This case study illustrates how AI-driven aviation document processing replaced manual data entry in time-critical ground operations workflows.
Challenge
A major international airline relied on screenshots of cargo manifest tables during ground operations.
Critical data - flight IDs, ULD positions, weight, and handling details had to be manually re-entered into operational systems, slowing turnaround and increasing the risk of errors during peak periods.

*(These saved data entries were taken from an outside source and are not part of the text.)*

## config.mk

```make
export PLATFORM = sky130hd
export DESIGN_NAME = exe_muldiv
export DESIGN_NICKNAME = d
export VERILOG_FILES = /design/src/rtl/exe_muldiv.sv
export SDC_FILE = /design/constraint.sdc
export NUM_CORES = 1
export LEC_CHECK = 0
export BUFFER_PORTS_ARGS = -buffer_cell sky130_fd_sc_hd__buf_2
export CAP_MARGIN = 20
export CORE_MARGIN = 3
export CORE_UTILIZATION = 25
export CTS_CLUSTER_DIAMETER = 150
export CTS_CLUSTER_SIZE = 40
export DETAILED_ROUTE_END_ITERATION = 7
export GPL_TIMING_DRIVEN = 1
export HOLD_SLACK_MARGIN = 0.08
export PLACE_DENSITY = 0.47
export SLEW_MARGIN = 10
export SYNTH_ARGS = -nofsm -noshare
export SYNTH_HDL_FRONTEND = slang
export SYNTH_SLANG_ARGS = --single-unit
```

## constraint.sdc

```tcl
create_clock -name clk -period 4.8 [get_ports clk]
set_input_delay 0.72 -clock clk [delete_from_list [all_inputs] [get_ports clk]]
set_output_delay 0.72 -clock clk [all_outputs]
set_load 0.03 [all_outputs]
```
===== src/rtl/div_seq_if.sv =====
// Operand/result bundle between the EX stage and the iterative divider.
// Handshake: EX raises start_i with stable operands and holds it until it sees ready_o; the divider holds ready_o/result_o until start_i drops.
interface div_seq_if #(
    parameter int DATA_W = 32
);
    logic                  signed_div_i;
    logic [DATA_W-1:0]     opdata1_i;
    logic [DATA_W-1:0]     opdata2_i;
    logic                  start_i;
    logic                  annul_i;
    logic [2*DATA_W-1:0]   result_o;
    logic                  ready_o;

    modport master (
        output signed_div_i, opdata1_i, opdata2_i, start_i, annul_i,
        input  result_o, ready_o
    );

    modport slave (
        input  signed_div_i, opdata1_i, opdata2_i, start_i, annul_i,
        output result_o, ready_o
    );
endinterface


===== src/rtl/div_seq.sv =====
// Radix-2 restoring divider for DIV/DIVU: one quotient bit per cycle, returns {remainder, quotient}.
// Operates on magnitudes and applies the sign fixup when the result is loaded.
module div_seq #(
    parameter int DATA_W = 32
) (
    input  logic        clk,
    input  logic        Rst_n,
    div_seq_if.slave    bus,
    output logic [1:0]  state_o
);
    localparam int CNT_W = $clog2(DATA_W + 1);

    typedef enum logic [1:0] {
        S_FREE   = 2'd0,
        S_BYZERO = 2'd1,
        S_ON     = 2'd2,
        S_END    = 2'd3
    } state_e;

    state_e                state_q, state_d;
    logic [CNT_W-1:0]      cnt_q, cnt_d;
    logic [2*DATA_W:0]     work_q, work_d;
    logic [DATA_W-1:0]     dvsr_q, dvsr_d;
    logic                  neg_quot_q, neg_quot_d;
    logic                  neg_rem_q, neg_rem_d;
    logic [2*DATA_W-1:0]   result_q, result_d;
    logic                  ready_q, ready_d;

    logic [DATA_W-1:0]     mag_a, mag_b;
    logic [DATA_W:0]       rem_shift;
    logic [DATA_W+1:0]     diff;
    logic [DATA_W-1:0]     quot_fix, rem_fix;
    logic                  unused_msb;

    assign mag_a = (bus.signed_div_i && bus.opdata1_i[DATA_W-1]) ? -bus.opdata1_i : bus.opdata1_i;
    assign mag_b = (bus.signed_div_i && bus.opdata2_i[DATA_W-1]) ? -bus.opdata2_i : bus.opdata2_i;

    // Partial remainder shifted left with the next dividend bit, then trial-subtracted.
    assign rem_shift = work_q[2*DATA_W-1:DATA_W-1];
    assign diff      = {1'b0, rem_shift} - {2'b00, dvsr_q};

    // The partial remainder never exceeds the divisor, so the top work bit stays zero.
    assign unused_msb = work_q[2*DATA_W];

    assign quot_fix = neg_quot_q ? -work_q[DATA_W-1:0]        : work_q[DATA_W-1:0];
    assign rem_fix  = neg_rem_q  ? -work_q[2*DATA_W-1:DATA_W] : work_q[2*DATA_W-1:DATA_W];

    always_ff @(posedge clk) begin
        if (!Rst_n) begin
            state_q    <= S_FREE;
            cnt_q      <= '0;
            work_q     <= '0;
            dvsr_q     <= '0;
            neg_quot_q <= 1'b0;
            neg_rem_q  <= 1'b0;
            result_q   <= '0;
            ready_q    <= 1'b0;
        end else begin
            state_q    <= state_d;
            cnt_q      <= cnt_d;
            work_q     <= work_d;
            dvsr_q     <= dvsr_d;
            neg_quot_q <= neg_quot_d;
            neg_rem_q  <= neg_rem_d;
            result_q   <= result_d;
            ready_q    <= ready_d;
        end
    end

    always_comb begin
        state_d    = state_q;
        cnt_d      = cnt_q;
        work_d     = work_q;
        dvsr_d     = dvsr_q;
        neg_quot_d = neg_quot_q;
        neg_rem_d  = neg_rem_q;
        result_d   = result_q;
        ready_d    = ready_q;

        case (state_q)
            S_FREE: begin
                ready_d  = 1'b0;
                result_d = '0;
                if (bus.start_i && !bus.annul_i) begin
                    if (bus.opdata2_i == '0) begin
                        state_d = S_BYZERO;
                    end else begin
                        state_d    = S_ON;
                        cnt_d      = '0;
                        work_d     = {{(DATA_W+1){1'b0}}, mag_a};
                        dvsr_d     = mag_b;
                        neg_quot_d = bus.signed_div_i & (bus.opdata1_i[DATA_W-1] ^ bus.opdata2_i[DATA_W-1]);
                        neg_rem_d  = bus.signed_div_i & bus.opdata1_i[DATA_W-1];
                    end
                end
            end
            S_BYZERO: begin
                work_d     = '0;
                neg_quot_d = 1'b0;
                neg_rem_d  = 1'b0;
                cnt_d      = '0;
                state_d    = S_END;
            end
            S_ON: begin
                if (bus.annul_i) begin
                    state_d  = S_FREE;
                    cnt_d    = '0;
                    ready_d  = 1'b0;
                    result_d = '0;
                end else begin
                    if (diff[DATA_W+1]) begin
                        work_d = {work_q[2*DATA_W-1:0], 1'b0};
                    end else begin
                        work_d = {diff[DATA_W:0], work_q[DATA_W-2:0], 1'b1};
                    end
                    cnt_d = cnt_q + CNT_W'(1);
                    if (cnt_q == CNT_W'(DATA_W - 1)) begin
                        state_d = S_END;
                    end
                end
            end
            S_END: begin
                // First END cycle loads the result even if start_i already dropped.
                if (bus.annul_i) begin
                    state_d  = S_FREE;
                    ready_d  = 1'b0;
                    result_d = '0;
                end else if (!ready_q) begin
                    result_d = {rem_fix, quot_fix};
                    ready_d  = 1'b1;
                end else if (!bus.start_i) begin
                    state_d  = S_FREE;
                    ready_d  = 1'b0;
                    result_d = '0;
                end
            end
            default: begin
                state_d = S_FREE;
            end
        endcase
    end

    assign bus.result_o = result_q;
    assign bus.ready_o  = ready_q;
    assign state_o      = state_q;
endmodule
## config.mk

```make
export PLATFORM = sky130hd
export DESIGN_NAME = fetch_prefetch_unit
export DESIGN_NICKNAME = d
export VERILOG_FILES = /design/src/rtl/fetch_prefetch_unit.sv
export SDC_FILE = /design/constraint.sdc
export NUM_CORES = 1
export LEC_CHECK = 0
export ABC_AREA = 1
export BUFFER_PORTS_ARGS = -buffer_cell sky130_fd_sc_hd__buf_2
export CAP_MARGIN = 20
export CORE_MARGIN = 8
export CORE_UTILIZATION = 40
export DETAILED_ROUTE_END_ITERATION = 16
export HOLD_SLACK_MARGIN = 0.1
export MAX_ROUTING_LAYER = met4
export RECOVER_POWER = 100
export SLEW_MARGIN = 10
export SYNTH_ARGS = -nofsm -noshare
export SYNTH_HDL_FRONTEND = slang
export SYNTH_SLANG_ARGS = --single-unit
```

## constraint.sdc

```tcl
create_clock -name clk -period 3.7 [get_ports clk]
set_input_delay 0.74 -clock clk [delete_from_list [all_inputs] [get_ports clk]]
set_output_delay 0.74 -clock clk [all_outputs]
set_load 0.005 [all_outputs]
```

## src/rtl/fetch_prefetch_unit.sv

```systemverilog
// Instruction fetch stage: one-outstanding imem fetcher feeding a DEPTH-entry prefetch FIFO
// of {pc, word}, with branch redirect that flushes the FIFO and drops any in-flight response.
//
// state   | meaning
// FETCH   | may issue a request when the FIFO has room
// WAIT    | request accepted, waiting for its rvalid; pushes the word on arrival
// DROP    | request in flight belongs to a flushed path; its rvalid is discarded
module fetch_prefetch_unit #(
   parameter int                DATA_W   = 16,
   parameter int                ADDR_W   = 16,
   parameter int                DEPTH    = 4,
   parameter logic [ADDR_W-1:0] RESET_PC = '0
) (
   input  logic                         clk,
   input  logic                         rst,
   output logic                         imem_req,
   output logic [ADDR_W-1:0]            imem_addr,
   input  logic                         imem_ready,
   input  logic                         imem_rvalid,
   input  logic [DATA_W-1:0]            imem_rdata,
   input  logic                         stall,
   input  logic                         branch_taken,
   input  logic [ADDR_W-1:0]            branch_target,
   output logic                         inst_valid,
   output logic [DATA_W-1:0]            INST,
   output logic [ADDR_W-1:0]            PCOUT,
   output logic [$clog2(DEPTH+1)-1:0]   fifo_count
);

   localparam int PTR_W = $clog2(DEPTH);
   localparam int CNT_W = $clog2(DEPTH+1);
   localparam logic [CNT_W-1:0] DEPTH_C = CNT_W'(DEPTH);

   typedef enum logic [1:0] {
      S_FETCH,
      S_WAIT,
      S_DROP
   } state_t;

   state_t             state;
   logic [ADDR_W-1:0]  fetch_pc;
   logic [ADDR_W-1:0]  req_pc;
   logic [DATA_W-1:0]  data_mem [DEPTH];
   logic [ADDR_W-1:0]  pc_mem   [DEPTH];
   logic [PTR_W-1:0]   wr_ptr;
   logic [PTR_W-1:0]   rd_ptr;
   logic [CNT_W-1:0]   count;
   logic               accept;
   logic               push;
   logic               pop;

   // A redirect suppresses request, push and pop in the same cycle.
   assign imem_req   = !rst && (state == S_FETCH) && (count < DEPTH_C) && !branch_taken;
   assign accept     = imem_req && imem_ready;
   assign push       = (state == S_WAIT) && imem_rvalid && !branch_taken;
   assign pop        = (count != '0) && !stall && !branch_taken;

   assign imem_addr  = fetch_pc;
   assign fifo_count = count;
   assign inst_valid = (count != '0);
   assign INST       = inst_valid ? data_mem[rd_ptr] : '0;
   assign PCOUT      = inst_valid ? pc_mem[rd_ptr]   : '0;

   always_ff @(posedge clk) begin
      if (!rst && push) begin
         data_mem[wr_ptr] <= imem_rdata;
         pc_mem[wr_ptr]   <= req_pc;
      end
   end

   always_ff @(posedge clk) begin
      if (rst) begin
         state    <= S_FETCH;
         fetch_pc <= RESET_PC;
         req_pc   <= '0;
         wr_ptr   <= '0;
         rd_ptr   <= '0;
         count    <= '0;
      end else if (branch_taken) begin
         fetch_pc <= branch_target;
         wr_ptr   <= '0;
         rd_ptr   <= '0;
         count    <= '0;
         // A stale response arriving with the redirect retires the only outstanding request.
         case (state)
            S_WAIT:  state <= imem_rvalid ? S_FETCH : S_DROP;
            S_DROP:  state <= imem_rvalid ? S_FETCH : S_DROP;
            default: state <= S_FETCH;
         endcase
      end else begin
         case (state)
            S_FETCH: begin
               if (accept) begin
                  req_pc   <= fetch_pc;
                  fetch_pc <= fetch_pc + ADDR_W'(1);
                  state    <= S_WAIT;
               end
            end
            S_WAIT:  if (imem_rvalid) state <= S_FETCH;
            S_DROP:  if (imem_rvalid) state <= S_FETCH;
            default: state <= S_FETCH;
         endcase
         if (push) wr_ptr <= wr_ptr + PTR_W'(1);
         if (pop)  rd_ptr <= rd_ptr + PTR_W'(1);
         if (push && !pop)
            count <= count + CNT_W'(1);
         else if (!push && pop)
            count <= count - CNT_W'(1);
      end
   end

endmodule

```

# --- Word-level counts from Yosys, hierarchy flattened ---
# Memory sizes are Yosys's and may differ from the RTL's. A register that Yosys moved wholly into a read port is not among the register bits.
# Index checks and enable logic that the tools add are counted.
op_classes:
  addsub: 5
  n_lt_le_gt_ge: 1
  n_eq_ne: 4
  muxes: 19
  bitwise_logic: 1
  reduce_logical: 26
ops:
  columns: ["cell", "count"]
  rows:
  - ["$mux 16", 5]
  - ["$mux 2", 9]
  - ["$add 16x1->16 const B", 1]
  - ["$logic_and 1x1->1", 11]
  - ["$mux 3", 2]
  - ["$reduce_bool 2->1", 3]
  - ["$logic_not 1->1", 5]
  - ["$add 2x1->2 const B", 2]
  - ["$pmux 2 s2", 1]
  - ["$reduce_and 2->1", 2]
  - ["$reduce_or 2->1", 2]
  - ["$add 3x1->3 const B", 1]
  - ["$lt 3x3->1 const B", 1]
  - ["$ne 3x1->1 const B", 1]
  - ["$ne 3x3->1 const B", 1]
  - ["$reduce_and 3->1", 1]
  - ["$reduce_bool 3->1", 1]
  - ["$sub 3x1->3 const B", 1]
  - ["$eq 2x1->1 const B", 1]
  - ["$eq 2x2->1 const B", 1]
  - ["$logic_not 2->1", 1]
  - ["$mux 1", 2]
  - ["$not 1->1", 1]
word_totals:
  register_bits: 41
  ramBits: 128
  inputBits: 38
  mem_count: 2
mem_list:
  columns: ["memory", "words", "width", "read_ports", "rd_clocked_by_memory_dff", "wr", "line", "source"]
  rows:
  - ["data_mem", 4, 16, 1, 1, 1, "43", "logic [DATA_W-1:0] data_mem [DEPTH];"]
  - ["pc_mem", 4, 16, 1, 1, 1, "44", "logic [ADDR_W-1:0] pc_mem [DEPTH];"]

# --- Logic depth before layout (Yosys ltp) ---
# Gate-level depths: netlist of the first run.
depth:
  word_depth: 8
  ltp_mapped: 13

# --- Worst setup path before layout of the first run ---
# No wires, ideal clock.
synth_timing:
  kind: "input port to flip-flop"
  startpoint: "input rst"
  endpoint: "memory data_mem[0][0], enable pin"
  setup_time_ns: 0.421
  t_arrival_ns: 2.696
  slack_ns: 0.583
  path_stages: 5
  cell_sequence: "buf_4 inv_1 clkbuf_1 nand2_1 nor2_1"
synth_via:
  elab_chain_cells: 4
synth_rtl:
  columns: ["element", "line", "source"]
  rows:
  - ["start, declared", "15", "input logic rst,"]
  - ["$logic_not 1->1", "65", "if (!rst && push) begin"]
  - ["$logic_and 1x1->1", "65", null]
  - ["$mux 1", "65", null]
  - ["$mux 1 (implied by the code)", "66", "data_mem[wr_ptr] <= imem_rdata;"]
  - ["end, declared", "43", null]
# Every way passes these cells.

# --- Final worst setup path of the first run ---
layout_timing:
  startpoint: "input rst"
  endpoint: "memory pc_mem[1][1], enable pin"
layout_via:
  elab_chain_cells: 4
layout_rtl:
  columns: ["element", "line", "source"]
  rows:
  - ["$logic_not 1->1", "65", null]
  - ["$logic_and 1x1->1", "65", null]
  - ["$mux 1", "65", null]
  - ["$mux 1 (implied by the code)", "67", "pc_mem[wr_ptr] <= req_pc;"]
  - ["end, declared", "44", null]
# Every way passes these cells.

==> results of run 1 <==
-- sequential cells by signal (all words and copies together) (netlist names), named ones only --
name and count:
state 2, pc_mem 64, fifo_count 3, wr_ptr 2, req_pc 16, imem_addr 16, rd_ptr 2, data_mem 64
-- kinds of logic (layout without fill, tap and decap cells) --
family / Yosys count / in the layout
and+or+nand+nor: 271 / 271
xor gates and xnor gates: 4 / 4
AOI/OAI and AO/OA: 158 / 158
buffers and inverters: 76 / 174
adders and majority gates: 9 / 9
DFF: 171 / 171
-- where the power goes --
| group | switching, mW | internal (mW) | total [mW] | leakage [nW] |
|---|---|---|---|---|
| registers | 0.0298 | 2.07 | 2.10 | 1.59 |
| clock network | 0.753 | 1.15 | 1.90 | 0.312 |
| logic | 0.0860 | 0.0476 | 0.134 | 1.11 |
| total | 0.869 | 3.27 | 4.13 | 3.01 |
-- per-stage QoR --
step	worst slack [ns]	total power [mW]	util [%]	cells	area, µm²
floorplan	0.583	2.22	-	689	7150
global placement	0.926	2.28	44.0	983	7820
detailed placement	0.854	2.29	44.0	983	7820
CTS	0.570	4.18	47.6	1015	8450
global route	0.180	4.27	46.9	1016	8340
finish	0.328	4.13	46.9	1016	8340
-- area by class of cell --
cell class                 count  area [µm²]
clock buffer                  17         425
clock inverter                15         213
fill                        1658        9440
inverter                      41         154
multi-input combinational    442        2100
sequential                   171        4710
tap                          229         287
timing repair buffer         101         453
-- synth_stat cells (3+ instances only) --
cell type / instances
sky130_fd_sc_hd__a211oi_1: 5
sky130_fd_sc_hd__a21oi_1: 61
sky130_fd_sc_hd__a31oi_1: 3
sky130_fd_sc_hd__buf_2: 9
sky130_fd_sc_hd__buf_6: 6
sky130_fd_sc_hd__clkbuf_1: 17
sky130_fd_sc_hd__dfxtp_1: 43
sky130_fd_sc_hd__edfxtp_1: 128
sky130_fd_sc_hd__ha_1: 8
sky130_fd_sc_hd__inv_1: 37
sky130_fd_sc_hd__inv_2: 3
sky130_fd_sc_hd__nand2_1: 72
sky130_fd_sc_hd__nand3_1: 15
sky130_fd_sc_hd__nor2_1: 169
sky130_fd_sc_hd__nor2_2: 3
sky130_fd_sc_hd__o21ai_0: 79
-- worst max-delay path, stage by stage --
cell and delay, ns:
sky130_fd_sc_hd__clkbuf_1 0.52, sky130_fd_sc_hd__inv_1 0.53, sky130_fd_sc_hd__nand2_1 0.28, sky130_fd_sc_hd__nor2_2 0.79, sky130_fd_sc_hd__clkbuf_2 0.56
-- path summary, 6_finish.rpt --
path / start / end / slack (ns) / cells after the start
hold reg to reg: rd_ptr[1]$_SDFFE_PP0P_ / rd_ptr[1]$_SDFFE_PP0P_ / 0.47 / 2
setup reg to reg: state[1]$_SDFFE_PP0P_ / pc_mem[1][1]$_DFFE_PP_ / 0.84 / 7
setup / recovery: rst / pc_mem[1][1]$_DFFE_PP_ / 0.33 / 5
hold / removal: rd_ptr[1]$_SDFFE_PP0P_ / rd_ptr[1]$_SDFFE_PP0P_ / 0.47 / 2
-- layer usage --
layer  GRT usage, %  wire length [µm]  vias to the layer above
met5              -                 0                        -
met4           4.00                86                        0
met3           4.26               825                       11
met2           23.3              7700                      121
met1           19.2              7450                     2412
li1               -                 -                     2523
==> run_summary.xml, run 1 <==
<?xml version="1.0" encoding="UTF-8"?>
<metrics>
  <group name="run_status">
    <metric name="run_status" unit="">completed</metric>
  </group>
  <group name="routing">
    <metric name="first_pass_iteration_count_of_the_detailed_router" unit="">4</metric>
    <metric name="remaining_drc_errors" unit="">0</metric>
    <metric name="num_vias" unit="">5067</metric>
    <metric name="detail_route.iter0.violations" unit="">267</metric>
    <metric name="post_drt_wl_per_cell" unit="µm">15.8</metric>
    <metric name="drt_via_density" unit="">4.99</metric>
    <metric name="drt.antenna.violating_nets" unit="">0</metric>
    <metric name="wl" unit="mm">16.1</metric>
  </group>
  <group name="die">
    <metric name="core_area" unit="µm²">17800</metric>
    <metric name="floorplan.die_area" unit="µm²">22400</metric>
    <metric name="row_cnt" unit="">49</metric>
    <metric name="die-width" unit="µm">150</metric>
    <metric name="io-pin-count" unit="">91</metric>
    <metric name="initial_utilization" unit="%">40.2</metric>
    <metric name="die_height" unit="µm">150</metric>
  </group>
  <group name="yosys">
    <metric name="ys_ff_latch" unit="">171</metric>
    <metric name="netlist_area" unit="µm²">7150</metric>
    <metric name="synth_compound_gate_area_share" unit="%">11.6</metric>
    <metric name="synth_fa_ha_area_share" unit="%">1.68</metric>
    <metric name="syn-mean-instance-area" unit="µm²">10.4</metric>
    <metric name="main_combinational_cell_family_by_area_after_synthesis" unit="">simple AND/OR/NAND/NOR gates</metric>
    <metric name="post_synth_edffs" unit="">128</metric>
    <metric name="asyncSetResetFlopFracSynth" unit="%">0</metric>
    <metric name="synth_ff_type" unit="">sky130_fd_sc_hd__edfxtp_1</metric>
    <metric name="synth.area.top_cells" unit="">sky130_fd_sc_hd__edfxtp_1 (54%), sky130_fd_sc_hd__dfxtp_1 (12%), sky130_fd_sc_hd__nor2_1 (8.9%)</metric>
    <metric name="synthSimpleGateAreaFrac" unit="%">15.6</metric>
    <metric name="synth-warning-count" unit="">0</metric>
    <metric name="synth_sequential_area_ratio" unit="%">65.8</metric>
    <metric name="syn-num-nets" unit="">736</metric>
    <metric name="cell_taking_the_most_area_after_synthesis" unit="">sky130_fd_sc_hd__edfxtp_1</metric>
    <metric name="synth_top_area_share" unit="%">53.7</metric>
    <metric name="post_synth_xor_area_fraction" unit="%">0.490</metric>
    <metric name="multiplexer_share_of_the_synthesized_area" unit="%">0</metric>
    <metric name="yosysUniqueCellTypes" unit="">40</metric>
    <metric name="number_of_instances_in_the_synthesized_netlist" unit="">689</metric>
  </group>
  <group name="global_route">
    <metric name="grt_max_degree" unit="">65</metric>
    <metric name="first_global_vias" unit="">5128</metric>
    <metric name="grt_pass1_wl" unit="mm">25.8</metric>
    <metric name="globalRouteOverflowTotal" unit="">0</metric>
    <metric name="grt.total_usage" unit="%">15.1</metric>
    <metric name="grt_antenna_before_repair" unit="">0</metric>
  </group>
  <group name="layout">
    <metric name="layout-area-overhead-vs-synth" unit="%">16.6</metric>
    <metric name="layout_commonest_cell" unit="">sky130_fd_sc_hd__nor2_1</metric>
    <metric name="post_route_cells_drive_above_1_share" unit="%">10.7</metric>
    <metric name="ant_diodes" unit="">0</metric>
    <metric name="final_net_count" unit="">821</metric>
    <metric name="layout_common_cells" unit="">sky130_fd_sc_hd__nor2_1 (166), sky130_fd_sc_hd__edfxtp_1 (128), sky130_fd_sc_hd__o21ai_0 (80), sky130_fd_sc_hd__nand2_1 (73), sky130_fd_sc_hd__clkbuf_1 (64)</metric>
  </group>
  <group name="sta">
    <metric name="hold_slack" unit="ns">0.469</metric>
    <metric name="grt_setup_unrepaired" unit="">no</metric>
    <metric name="fin_skew" unit="ns">0.00611</metric>
    <metric name="timing.final.max_slew_violations" unit="">0</metric>
    <metric name="min_period" unit="ns">3.37</metric>
    <metric name="setup_viol_count_final" unit="">0</metric>
    <metric name="final_min_period_over_clock_period" unit="%">91.1</metric>
    <metric name="tns" unit="ns">0</metric>
    <metric name="tightestPinTransition" unit="ns">1.39</metric>
    <metric name="finalHoldViolCount" unit="">0</metric>
    <metric name="max_freq" unit="GHz">0.297</metric>
    <metric name="worst_slew_margin_rel" unit="%">7.44</metric>
  </group>
  <group name="placement">
    <metric name="place.gp.congestion" unit="">0.860</metric>
    <metric name="count_of_port_buffers_added_during_placement" unit="">90</metric>
    <metric name="detailedPlacementHpwl" unit="mm">10.3</metric>
  </group>
  <group name="run">
    <metric name="drv.max_cap_violation_count" unit="">0</metric>
  </group>
  <group name="worst_setup_path">
    <metric name="critical_path.startpoint_type" unit="">primary input</metric>
    <metric name="cp_data_arrival_time" unit="ns">3.44</metric>
    <metric name="cp.required" unit="ns">3.76</metric>
    <metric name="critPathKind" unit="">in -&gt; reg</metric>
    <metric name="crit_fanout" unit="">26</metric>
    <metric name="crit_path_end_kind" unit="">flip-flop</metric>
  </group>
  <group name="clock_tree">
    <metric name="clkLatencyLatePin" unit="ns">0.42</metric>
    <metric name="clk_path_buf_depth" unit="">2</metric>
    <metric name="cts_tree" unit="">done</metric>
    <metric name="cts.repair.resized" unit="">0</metric>
    <metric name="htreeDepth" unit="">4</metric>
    <metric name="cts_root_buf" unit="">sky130_fd_sc_hd__clkbuf_16</metric>
    <metric name="clk_pin_slew_worst_paths" unit="ns">0.07</metric>
    <metric name="cts.sink_count" unit="">171</metric>
    <metric name="cts-hold-fix-buffers" unit="">0</metric>
    <metric name="cts_post_setup_buffers_inserted" unit="">0</metric>
    <metric name="cts_inserted_buffers" unit="">17</metric>
  </group>
  <group name="pwr">
    <metric name="power.leakage" unit="nW">3.01</metric>
    <metric name="vdd_ir_max" unit="mV">0.310</metric>
    <metric name="cellPowerDensity" unit="nW/µm²">496</metric>
  </group>
  <group name="min_path">
    <metric name="holdCritPathClass" unit="">reg -&gt; reg</metric>
  </group>
</metrics>
Power figures use the tool's default switching activity.
==> run 2: changes to the inputs <==
==> constraint.sdc (replaced) <==
create_clock -name clk -period 3.8 [get_ports clk]
set_input_delay 0.76 -clock clk [delete_from_list [all_inputs] [get_ports clk]]
set_output_delay 0.76 -clock clk [all_outputs]
set_load 0.005 [all_outputs]
==> run 2 against run 1 <==
  * Design area shrank 0.71%
  * Clock-buffer cell count grew 7
  * Worst setup slack better by 0.29 ns
  * Flip-flop and latch count is the same
  * Die area is the same
  * Clock power shrank 16%
  * Critical path depth is 2 higher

The airline needed a fast way to convert operational screenshots into structured, system-ready data without replacing existing ground operations tools.
Solution
DataArt developed an AI-powered Proof of Concept to extract structured data directly from cargo manifest screenshots used by ground operations teams. The PoC was delivered in under 40 hours and designed around real operational inputs that are not ideal for data sources.
How It Works
- Input: Cargo manifest screenshots (PNG/JPG) captured from operational systems
- Processing:
- Aviation-specific extraction schema
- AI models trained to recognize table layouts and operational fields
- Output:
- Editable, structured tables
- Export as JSON or CSV for downstream system integration
Technologies Used
- Python, FastAPI, Pydantic
- AWS Bedrock (Claude, Amazon Nova)
- React, TypeScript, Tailwind
- OpenAPI, JSON/CSV
- Docker, PostgreSQL, JWT
Scaling from PoC to Production
The PoC was designed as a foundation for production deployment, enabling:
- Expansion to additional document types and operational workflows
- Integration with airline, airport, and MRO systems
- Enterprise-grade security, governance, and scalability
- A broader document intelligence strategy across aviation operations
Outcome
The airline moved from isolated automation to a scalable, AI-driven document processing capability aligned with real operational needs.